Content starts

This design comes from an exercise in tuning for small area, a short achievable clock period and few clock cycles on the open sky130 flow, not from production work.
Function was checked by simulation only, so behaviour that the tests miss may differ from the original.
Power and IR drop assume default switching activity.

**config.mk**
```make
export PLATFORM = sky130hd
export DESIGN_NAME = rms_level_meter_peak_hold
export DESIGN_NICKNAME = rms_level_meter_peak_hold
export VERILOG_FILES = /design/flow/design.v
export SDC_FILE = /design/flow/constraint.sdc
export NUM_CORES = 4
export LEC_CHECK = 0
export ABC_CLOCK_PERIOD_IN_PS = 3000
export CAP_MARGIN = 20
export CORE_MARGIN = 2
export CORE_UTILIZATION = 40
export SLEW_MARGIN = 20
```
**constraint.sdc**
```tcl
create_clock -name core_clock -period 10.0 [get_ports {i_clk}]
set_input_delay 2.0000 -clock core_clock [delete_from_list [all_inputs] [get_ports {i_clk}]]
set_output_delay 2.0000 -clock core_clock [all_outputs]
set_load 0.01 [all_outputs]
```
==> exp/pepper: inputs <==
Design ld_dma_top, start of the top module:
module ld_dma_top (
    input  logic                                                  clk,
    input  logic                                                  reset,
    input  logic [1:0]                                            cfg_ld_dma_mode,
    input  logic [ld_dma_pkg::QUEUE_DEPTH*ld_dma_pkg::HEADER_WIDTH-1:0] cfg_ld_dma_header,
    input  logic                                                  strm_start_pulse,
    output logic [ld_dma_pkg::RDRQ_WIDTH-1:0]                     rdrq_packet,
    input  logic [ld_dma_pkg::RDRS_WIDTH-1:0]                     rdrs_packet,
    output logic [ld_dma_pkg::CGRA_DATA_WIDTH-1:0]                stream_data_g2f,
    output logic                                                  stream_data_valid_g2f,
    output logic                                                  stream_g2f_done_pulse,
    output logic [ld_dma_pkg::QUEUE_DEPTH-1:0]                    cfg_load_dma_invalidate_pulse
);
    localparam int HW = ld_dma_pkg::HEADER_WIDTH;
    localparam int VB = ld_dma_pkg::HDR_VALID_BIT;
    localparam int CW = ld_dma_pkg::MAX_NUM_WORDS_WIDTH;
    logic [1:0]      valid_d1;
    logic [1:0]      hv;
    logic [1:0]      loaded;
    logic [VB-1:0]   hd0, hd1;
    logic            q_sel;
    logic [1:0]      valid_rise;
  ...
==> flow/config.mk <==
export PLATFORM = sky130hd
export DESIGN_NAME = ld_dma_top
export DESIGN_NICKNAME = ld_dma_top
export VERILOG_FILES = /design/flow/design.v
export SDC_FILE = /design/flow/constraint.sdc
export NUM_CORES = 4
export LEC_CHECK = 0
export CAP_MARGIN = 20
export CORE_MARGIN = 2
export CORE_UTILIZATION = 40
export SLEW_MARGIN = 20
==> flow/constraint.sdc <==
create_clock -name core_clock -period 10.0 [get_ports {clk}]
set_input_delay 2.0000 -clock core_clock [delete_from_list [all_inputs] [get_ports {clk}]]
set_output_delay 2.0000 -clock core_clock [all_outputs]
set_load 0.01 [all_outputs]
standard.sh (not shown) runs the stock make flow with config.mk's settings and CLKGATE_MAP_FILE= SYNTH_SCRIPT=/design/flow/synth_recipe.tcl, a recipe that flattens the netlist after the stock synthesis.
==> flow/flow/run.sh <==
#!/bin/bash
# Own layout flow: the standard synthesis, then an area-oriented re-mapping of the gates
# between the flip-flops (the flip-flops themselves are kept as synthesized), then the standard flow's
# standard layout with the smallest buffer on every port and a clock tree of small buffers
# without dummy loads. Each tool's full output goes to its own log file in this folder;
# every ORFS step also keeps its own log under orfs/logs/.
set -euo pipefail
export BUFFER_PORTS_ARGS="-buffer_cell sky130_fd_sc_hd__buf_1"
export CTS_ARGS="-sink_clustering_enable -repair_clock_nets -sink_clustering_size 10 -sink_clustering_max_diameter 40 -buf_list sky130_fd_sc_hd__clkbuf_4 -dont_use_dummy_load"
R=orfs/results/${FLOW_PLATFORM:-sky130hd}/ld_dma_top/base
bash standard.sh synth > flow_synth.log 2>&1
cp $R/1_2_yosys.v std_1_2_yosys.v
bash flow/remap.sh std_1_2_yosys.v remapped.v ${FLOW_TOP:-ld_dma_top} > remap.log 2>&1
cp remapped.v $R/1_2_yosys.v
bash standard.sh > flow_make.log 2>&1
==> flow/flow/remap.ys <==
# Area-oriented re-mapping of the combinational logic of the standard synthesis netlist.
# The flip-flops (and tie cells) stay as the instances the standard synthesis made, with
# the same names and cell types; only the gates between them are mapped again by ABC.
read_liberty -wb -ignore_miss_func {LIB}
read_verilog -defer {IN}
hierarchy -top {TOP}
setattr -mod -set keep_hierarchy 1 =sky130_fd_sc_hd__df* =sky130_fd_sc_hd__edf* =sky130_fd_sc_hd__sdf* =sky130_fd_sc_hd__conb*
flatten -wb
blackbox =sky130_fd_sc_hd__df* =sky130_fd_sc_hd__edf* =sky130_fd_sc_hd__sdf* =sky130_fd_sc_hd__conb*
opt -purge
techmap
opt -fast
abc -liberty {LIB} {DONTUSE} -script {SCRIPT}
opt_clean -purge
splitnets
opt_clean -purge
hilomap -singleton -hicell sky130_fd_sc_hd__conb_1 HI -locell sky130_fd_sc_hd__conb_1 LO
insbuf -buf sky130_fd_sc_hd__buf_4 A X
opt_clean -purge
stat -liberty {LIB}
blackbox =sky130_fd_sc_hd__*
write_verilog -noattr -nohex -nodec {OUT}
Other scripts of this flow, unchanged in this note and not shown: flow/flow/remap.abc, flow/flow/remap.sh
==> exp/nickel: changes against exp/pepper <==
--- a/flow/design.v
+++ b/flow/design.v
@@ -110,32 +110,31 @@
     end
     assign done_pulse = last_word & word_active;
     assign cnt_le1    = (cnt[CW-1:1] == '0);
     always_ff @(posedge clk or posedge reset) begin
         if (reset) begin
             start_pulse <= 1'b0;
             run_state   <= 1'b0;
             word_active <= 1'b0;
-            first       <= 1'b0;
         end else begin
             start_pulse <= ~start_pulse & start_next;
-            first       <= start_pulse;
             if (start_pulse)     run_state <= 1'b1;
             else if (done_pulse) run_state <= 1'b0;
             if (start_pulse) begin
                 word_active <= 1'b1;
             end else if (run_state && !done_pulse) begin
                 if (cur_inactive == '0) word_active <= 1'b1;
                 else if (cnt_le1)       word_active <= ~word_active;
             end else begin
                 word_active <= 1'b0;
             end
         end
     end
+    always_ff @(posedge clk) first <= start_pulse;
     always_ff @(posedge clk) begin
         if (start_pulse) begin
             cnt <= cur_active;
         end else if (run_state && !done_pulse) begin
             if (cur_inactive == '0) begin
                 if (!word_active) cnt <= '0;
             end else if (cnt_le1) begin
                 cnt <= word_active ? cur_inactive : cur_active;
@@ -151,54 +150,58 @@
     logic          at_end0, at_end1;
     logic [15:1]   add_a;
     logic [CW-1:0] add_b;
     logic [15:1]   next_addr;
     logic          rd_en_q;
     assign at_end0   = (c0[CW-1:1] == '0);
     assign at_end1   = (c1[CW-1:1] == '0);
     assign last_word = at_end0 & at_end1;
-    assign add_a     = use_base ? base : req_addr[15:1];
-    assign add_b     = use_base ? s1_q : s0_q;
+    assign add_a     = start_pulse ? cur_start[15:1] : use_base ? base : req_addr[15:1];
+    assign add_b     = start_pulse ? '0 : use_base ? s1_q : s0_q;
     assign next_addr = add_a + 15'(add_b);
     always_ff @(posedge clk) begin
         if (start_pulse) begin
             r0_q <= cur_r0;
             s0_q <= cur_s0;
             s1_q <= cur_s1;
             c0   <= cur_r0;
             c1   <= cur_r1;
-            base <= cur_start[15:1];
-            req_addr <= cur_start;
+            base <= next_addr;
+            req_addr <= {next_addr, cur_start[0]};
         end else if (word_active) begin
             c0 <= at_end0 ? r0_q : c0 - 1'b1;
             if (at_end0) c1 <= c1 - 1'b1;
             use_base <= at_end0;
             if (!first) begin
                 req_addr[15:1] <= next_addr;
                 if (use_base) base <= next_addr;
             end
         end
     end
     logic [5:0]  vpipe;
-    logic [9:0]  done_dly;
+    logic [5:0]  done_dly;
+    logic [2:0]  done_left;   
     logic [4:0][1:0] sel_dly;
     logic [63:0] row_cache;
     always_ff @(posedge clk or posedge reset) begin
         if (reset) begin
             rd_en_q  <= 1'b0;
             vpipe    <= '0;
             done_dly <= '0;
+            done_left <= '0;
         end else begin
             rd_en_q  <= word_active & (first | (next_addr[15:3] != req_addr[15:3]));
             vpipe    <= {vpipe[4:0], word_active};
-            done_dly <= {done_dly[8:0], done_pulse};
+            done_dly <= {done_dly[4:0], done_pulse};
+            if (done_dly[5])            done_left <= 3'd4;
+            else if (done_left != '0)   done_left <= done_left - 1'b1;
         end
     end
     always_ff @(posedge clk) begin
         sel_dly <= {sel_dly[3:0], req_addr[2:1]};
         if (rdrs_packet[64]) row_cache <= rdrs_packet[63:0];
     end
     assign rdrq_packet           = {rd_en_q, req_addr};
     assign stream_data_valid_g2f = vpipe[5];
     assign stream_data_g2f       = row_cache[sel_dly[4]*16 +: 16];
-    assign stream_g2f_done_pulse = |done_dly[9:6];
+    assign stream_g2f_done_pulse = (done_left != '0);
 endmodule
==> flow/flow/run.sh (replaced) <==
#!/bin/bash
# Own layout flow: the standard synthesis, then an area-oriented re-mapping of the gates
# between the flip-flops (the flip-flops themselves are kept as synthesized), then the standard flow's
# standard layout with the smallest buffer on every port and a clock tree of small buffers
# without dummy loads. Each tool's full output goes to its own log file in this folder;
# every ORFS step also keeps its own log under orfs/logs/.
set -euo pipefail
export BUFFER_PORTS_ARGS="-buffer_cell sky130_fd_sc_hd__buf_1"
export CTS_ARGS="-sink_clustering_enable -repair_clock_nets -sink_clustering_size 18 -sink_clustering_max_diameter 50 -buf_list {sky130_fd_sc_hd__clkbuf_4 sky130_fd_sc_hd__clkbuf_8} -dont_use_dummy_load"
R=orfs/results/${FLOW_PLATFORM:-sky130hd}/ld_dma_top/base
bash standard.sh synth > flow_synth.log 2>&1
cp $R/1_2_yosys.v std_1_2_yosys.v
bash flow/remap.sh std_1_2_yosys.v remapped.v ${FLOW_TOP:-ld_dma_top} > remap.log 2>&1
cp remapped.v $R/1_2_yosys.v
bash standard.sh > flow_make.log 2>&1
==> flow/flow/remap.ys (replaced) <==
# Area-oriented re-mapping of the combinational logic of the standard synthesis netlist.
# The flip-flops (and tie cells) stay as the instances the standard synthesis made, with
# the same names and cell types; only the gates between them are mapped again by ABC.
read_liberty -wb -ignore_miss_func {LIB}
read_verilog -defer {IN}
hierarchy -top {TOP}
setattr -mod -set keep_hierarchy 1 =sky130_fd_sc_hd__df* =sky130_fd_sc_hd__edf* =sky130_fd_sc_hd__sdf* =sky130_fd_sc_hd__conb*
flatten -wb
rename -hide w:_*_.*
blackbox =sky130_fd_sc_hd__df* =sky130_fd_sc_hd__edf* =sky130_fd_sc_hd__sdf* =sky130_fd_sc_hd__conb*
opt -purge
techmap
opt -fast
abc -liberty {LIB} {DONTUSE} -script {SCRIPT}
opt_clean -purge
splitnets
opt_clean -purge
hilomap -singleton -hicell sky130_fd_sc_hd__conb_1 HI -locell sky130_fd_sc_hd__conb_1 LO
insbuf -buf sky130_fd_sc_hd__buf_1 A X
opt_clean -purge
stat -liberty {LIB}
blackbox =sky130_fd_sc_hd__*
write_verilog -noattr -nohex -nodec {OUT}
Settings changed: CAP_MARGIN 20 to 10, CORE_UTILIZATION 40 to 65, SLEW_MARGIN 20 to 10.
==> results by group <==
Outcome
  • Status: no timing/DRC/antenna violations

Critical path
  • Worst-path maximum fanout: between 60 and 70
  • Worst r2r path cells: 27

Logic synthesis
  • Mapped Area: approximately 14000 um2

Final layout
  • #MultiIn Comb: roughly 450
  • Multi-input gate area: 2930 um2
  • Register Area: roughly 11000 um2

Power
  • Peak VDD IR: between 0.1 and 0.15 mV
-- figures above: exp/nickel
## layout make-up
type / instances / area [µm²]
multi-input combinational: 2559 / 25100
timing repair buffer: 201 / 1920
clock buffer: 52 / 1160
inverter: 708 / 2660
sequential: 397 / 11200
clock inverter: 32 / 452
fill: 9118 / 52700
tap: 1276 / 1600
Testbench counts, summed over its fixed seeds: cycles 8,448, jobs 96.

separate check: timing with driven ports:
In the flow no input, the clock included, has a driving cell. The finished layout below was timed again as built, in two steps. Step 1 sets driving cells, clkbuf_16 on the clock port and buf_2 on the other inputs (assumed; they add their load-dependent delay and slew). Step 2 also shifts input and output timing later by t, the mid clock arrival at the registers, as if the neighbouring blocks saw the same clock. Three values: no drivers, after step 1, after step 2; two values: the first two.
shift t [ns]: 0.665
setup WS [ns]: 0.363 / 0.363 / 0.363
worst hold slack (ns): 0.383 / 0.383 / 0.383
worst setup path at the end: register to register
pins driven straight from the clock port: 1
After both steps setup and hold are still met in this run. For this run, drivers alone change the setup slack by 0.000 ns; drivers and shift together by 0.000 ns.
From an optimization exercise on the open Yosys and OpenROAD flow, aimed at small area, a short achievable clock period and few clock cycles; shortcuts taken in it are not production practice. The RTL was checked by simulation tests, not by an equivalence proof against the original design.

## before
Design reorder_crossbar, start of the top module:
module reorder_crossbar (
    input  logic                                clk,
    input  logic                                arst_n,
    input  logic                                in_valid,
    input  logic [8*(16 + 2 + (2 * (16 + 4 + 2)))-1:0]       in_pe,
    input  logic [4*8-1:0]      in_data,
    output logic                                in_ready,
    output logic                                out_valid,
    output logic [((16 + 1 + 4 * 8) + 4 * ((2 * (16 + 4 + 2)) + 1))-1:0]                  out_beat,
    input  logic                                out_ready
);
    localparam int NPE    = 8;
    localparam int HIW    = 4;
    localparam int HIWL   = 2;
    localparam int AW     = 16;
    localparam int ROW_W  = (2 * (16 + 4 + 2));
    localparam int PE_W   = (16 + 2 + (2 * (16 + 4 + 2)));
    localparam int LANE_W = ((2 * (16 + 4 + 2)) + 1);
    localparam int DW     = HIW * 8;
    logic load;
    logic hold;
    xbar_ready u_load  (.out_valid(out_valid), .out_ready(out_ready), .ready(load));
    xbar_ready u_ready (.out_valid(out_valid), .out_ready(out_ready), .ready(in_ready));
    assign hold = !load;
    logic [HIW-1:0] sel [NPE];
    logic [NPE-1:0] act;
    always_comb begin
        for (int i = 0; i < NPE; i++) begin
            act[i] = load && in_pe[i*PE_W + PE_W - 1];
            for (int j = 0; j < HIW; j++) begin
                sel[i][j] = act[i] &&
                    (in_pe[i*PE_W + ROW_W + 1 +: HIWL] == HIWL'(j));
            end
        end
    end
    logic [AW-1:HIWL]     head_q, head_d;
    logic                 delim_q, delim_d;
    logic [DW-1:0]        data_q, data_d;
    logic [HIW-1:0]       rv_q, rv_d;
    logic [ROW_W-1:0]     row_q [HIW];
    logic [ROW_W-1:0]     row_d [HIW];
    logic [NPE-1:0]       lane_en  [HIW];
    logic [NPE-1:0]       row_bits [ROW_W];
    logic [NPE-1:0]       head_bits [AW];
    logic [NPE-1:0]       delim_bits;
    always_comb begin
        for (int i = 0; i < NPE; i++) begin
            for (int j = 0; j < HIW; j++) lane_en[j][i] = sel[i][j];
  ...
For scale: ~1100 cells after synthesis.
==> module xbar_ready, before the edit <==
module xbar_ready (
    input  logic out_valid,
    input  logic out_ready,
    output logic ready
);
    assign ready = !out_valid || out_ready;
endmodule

Content ends

## Exercise instructions
Check each line above for the string "driven" and copy every line that has it.

## Answer
separate check: timing with driven ports:
pins driven straight from the clock port: 1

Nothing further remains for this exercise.